For a long time, I had a sharply negative association with this hymn. I thought of it as you might, as the brainwashing hymn. It has a cloyingly catchy tune, and the “hark! hark! hark!” chorus lends itself to easy mocking (we always pretended to be seals, clapping our hands and barking to the music), and the second verse feels a little too on the nose with its specifics about the Word of Wisdom. We’d sing it at the start of meetings for comedic value, certainly, but never more seriously than that. It was a joke, and nothing more.
That’s my daughter up there at the top of the post. Everything changes when you’re no longer singing about a “multitude of children,” but about your child.
It’s easy to see this as a brainwashing hymn telling children how they must live their lives, but I prefer to think of it as instructional. Children come into the world pure and innocent, not knowing how to do, well, anything. If you’ve ever spent time around a child of virtually any age, you’ll understand as I’ve come to over the last year just how little children actually know. I’ve spent the better part of a year teaching my daughter which things she puts in her mouth are food and which aren’t. You might be teaching a child when it’s appropriate to be loud and playful and when it’s better to be quiet and still. You might be helping a child learn to share, to ride a bike, to sing, or any of a number of things. And every time you come across something that this child can’t do, you may be astonished. “What do you mean you don’t know how to whistle?” you may catch yourself thinking. “Doesn’t everyone know how to whistle?”
Everyone knows how to whistle, or fly a kite, or throw a frisbee that first has been shown how to do those things. Those who have gone before are responsible to teach those who come after how to do things. Why should the gospel be any different? Children need to understand the gospel, the same as you and I do. An instructional hymn, particularly one with a catchy tune that is easy to learn, can aid in their understanding. The next time the child is tempted to be mean, the lyrics, “They should always be polite, and treat ev’rybody right, and in every place be affable and kind” may come into his or her head, causing an unkind thought or action to be forgotten. When laying down to sleep after a long day, the lyrics, “They must not forget to pray, night and morning ev’ry day, for the Lord to keep them safe from ev’ry ill” may present themselves as a reminder to offer a prayer of their own. And yes, when a child finds him or herself tempted with a cigarette or anything else similar, this tune and the words “tea and coffee and tobacco they despise” may come to mind.

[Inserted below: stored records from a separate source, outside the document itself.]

<file path="src/rtl/tmr_chan_pkg.sv">
package tmr_chan_pkg;

    typedef enum logic [1:0] {
        CH_CAPTURE = 2'd0,
        CH_COMPARE = 2'd1,
        CH_EPWM    = 2'd2,
        CH_CPWM    = 2'd3
    } ch_kind_e;

    typedef struct packed {
        ch_kind_e   kind;
        logic       pin_on;   // edge/level field non-zero
        logic       act_lvl;  // PWM active level
        logic [1:0] els;
    } ch_cfg_t;

    function automatic ch_kind_e kind_of(input logic center, input logic [1:0] mode);
        if (center)             return CH_CPWM;
        else if (mode[1])       return CH_EPWM;
        else if (mode == 2'b01) return CH_COMPARE;
        else                    return CH_CAPTURE;
    endfunction

endpackage

</file>
<file path="src/rtl/tmr_chan_decode.sv">
module tmr_chan_decode
    import tmr_chan_pkg::*;
(
    input  logic       center,
    input  logic [1:0] mode,
    input  logic [1:0] els,
    output ch_cfg_t    cfg
);
    always_comb begin
        cfg.kind    = kind_of(center, mode);
        cfg.pin_on  = (els != 2'b00);
        cfg.act_lvl = (els == 2'b10);
        cfg.els     = els;
    end
endmodule

</file>
<file path="src/rtl/tmr_chan_insync.sv">
module tmr_chan_insync #(
    parameter int SYNC_STAGES = 2
) (
    input  logic clk,
    input  logic rst,
    input  logic pin_in,
    output logic rise,
    output logic fall
);
    localparam int LAST = SYNC_STAGES - 1;

    logic [LAST:0] chain;
    logic          prev;

    generate
        if (SYNC_STAGES > 1) begin : g_chain
            always_ff @(posedge clk) begin
                if (rst) chain <= '0;
                else     chain <= {chain[LAST-1:0], pin_in};
            end
        end else begin : g_single
            always_ff @(posedge clk) begin
                if (rst) chain <= '0;
                else     chain <= pin_in;
            end
        end
    endgenerate

    always_ff @(posedge clk) begin
        if (rst) prev <= 1'b0;
        else     prev <= chain[LAST];
    end

    assign rise = chain[LAST] & ~prev;
    assign fall = ~chain[LAST] & prev;
endmodule

</file>
<file path="src/rtl/tmr_chan_pinctl.sv">
module tmr_chan_pinctl
    import tmr_chan_pkg::*;
(
    input  logic    clk,
    input  logic    rst,
    input  ch_cfg_t cfg,
    input  logic    match,
    input  logic    cnt_down,
    input  logic    cnt_ovf,
    output logic    pin_q,
    output logic    pin_oe
);
    logic pin_d;

    always_comb begin
        pin_d = pin_q;
        unique case (cfg.kind)
            CH_COMPARE: begin
                if (match) begin
                    unique case (cfg.els)
                        2'b01:   pin_d = ~pin_q;
                        2'b10:   pin_d = 1'b0;
                        2'b11:   pin_d = 1'b1;
                        default: pin_d = pin_q;
                    endcase
                end
            end
            CH_EPWM: begin
                if (cfg.pin_on) begin
                    if (match)        pin_d = ~cfg.act_lvl;
                    else if (cnt_ovf) pin_d = cfg.act_lvl;
                end
            end
            CH_CPWM: begin
                if (cfg.pin_on && match)
                    pin_d = cnt_down ? cfg.act_lvl : ~cfg.act_lvl;
            end
            default: pin_d = pin_q;
        endcase
    end

    always_ff @(posedge clk) begin
        if (rst) pin_q <= 1'b0;
        else     pin_q <= pin_d;
    end

    assign pin_oe = cfg.pin_on && (cfg.kind != CH_CAPTURE);

    a_r5_sw_compare_holds: assert property (@(posedge clk) disable iff (rst)
        (cfg.kind == CH_COMPARE && cfg.els == 2'b00) |=> $stable(pin_q));

    a_r6_epwm_match_inactive: assert property (@(posedge clk) disable iff (rst)
        (cfg.kind == CH_EPWM && cfg.pin_on && match) |=> (pin_q == !$past(cfg.act_lvl)));

    a_r7_cpwm_down_active: assert property (@(posedge clk) disable iff (rst)
        (cfg.kind == CH_CPWM && cfg.pin_on && match && cnt_down) |=> (pin_q == $past(cfg.act_lvl)));
endmodule

</file>
<file path="src/rtl/tmr_chan.sv">
module tmr_chan
    import tmr_chan_pkg::*;
#(
    parameter int VAL_W       = 16,
    parameter int SYNC_STAGES = 2
) (
    input  logic             clk,
    input  logic             rst,
    input  logic [VAL_W-1:0] cnt_val,
    input  logic             cnt_down,
    input  logic             cnt_ovf,
    input  logic             cfg_center,
    input  logic [1:0]       cfg_mode,
    input  logic [1:0]       cfg_edge,
    input  logic             val_wr,
    input  logic [VAL_W-1:0] val_wdata,
    input  logic             flag_clr,
    input  logic             pin_in,
    output logic [VAL_W-1:0] val_rdata,
    output logic             flag,
    output logic             pin_out,
    output logic             pin_oe
);
    ch_cfg_t          cfg;
    logic             rise, fall;
    logic             match, cap_evt, cmp_evt, evt;
    logic [VAL_W-1:0] val_q;
    logic             flag_q;

    tmr_chan_decode u_decode (
        .center (cfg_center),
        .mode   (cfg_mode),
        .els    (cfg_edge),
        .cfg    (cfg)
    );

    tmr_chan_insync #(.SYNC_STAGES(SYNC_STAGES)) u_insync (
        .clk    (clk),
        .rst    (rst),
        .pin_in (pin_in),
        .rise   (rise),
        .fall   (fall)
    );

    assign match   = (cnt_val == val_q);
    assign cap_evt = (cfg.kind == CH_CAPTURE) &&
                     ((cfg.els[0] && rise) || (cfg.els[1] && fall));
    assign cmp_evt = (cfg.kind != CH_CAPTURE) && match;
    assign evt     = cap_evt || cmp_evt;

    always_ff @(posedge clk) begin
        if (rst)          val_q <= '0;
        else if (cap_evt) val_q <= cnt_val;
        else if (val_wr)  val_q <= val_wdata;
    end

    always_ff @(posedge clk) begin
        if (rst)           flag_q <= 1'b0;
        else if (evt)      flag_q <= 1'b1;
        else if (flag_clr) flag_q <= 1'b0;
    end

    tmr_chan_pinctl u_pinctl (
        .clk      (clk),
        .rst      (rst),
        .cfg      (cfg),
        .match    (match),
        .cnt_down (cnt_down),
        .cnt_ovf  (cnt_ovf),
        .pin_q    (pin_out),
        .pin_oe   (pin_oe)
    );

    assign val_rdata = val_q;
    assign flag      = flag_q;

    a_r8_event_sets_flag: assert property (@(posedge clk) disable iff (rst)
        evt |=> flag);

    a_r8_clear_without_event: assert property (@(posedge clk) disable iff (rst)
        (flag_clr && !evt) |=> !flag);

    a_r2_capture_loads_counter: assert property (@(posedge clk) disable iff (rst)
        cap_evt |=> (val_rdata == $past(cnt_val)));

    a_r10_no_oe_in_capture: assert property (@(posedge clk) disable iff (rst)
        (cfg.kind == CH_CAPTURE) |-> !pin_oe);

    a_r4_edge_off_no_capture: assert property (@(posedge clk) disable iff (rst)
        (cfg.els == 2'b00 && !val_wr) |=> $stable(val_rdata));
endmodule

</file>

We are responsible for teaching our children to love the Lord and to obey His law. We can do that by reading the scriptures with them, praying with them, having talks with them, and yes, we can do so through music. Primary songs like “I Am a Child of God” and “Families Can Be Together Forever” are just as didactic as this hymn is, and for good reason. We want these tunes stuck in their heads. We want them thinking about the Lord and His gospel constantly. We want these principles to never be far from their hearts.
And why is that? To put it simply, it is because “they have precious souls to save.” You can read that as the children needing to grow up strong in the gospel so they can go and rescue others. It’s true. We need to be strong in the faith so that we can help others along the path. But I think it’s just as appropriate to interpret that phrase as referring to the children’s own souls. Their souls are precious, and they need saving, just as ours do. They are our responsibility, and now that I’ve held one of those precious souls in my arms, I’m determined to use any means necessary to save it, including a song I was only too happy to dismiss as cloying and jingoistic.
Hark! Hark! Hark! ’tis children’s music–
Children’s voices, oh, how sweet,
When in innocence and love,
Like the angels up above,
They with happy hearts and cheerful faces meet.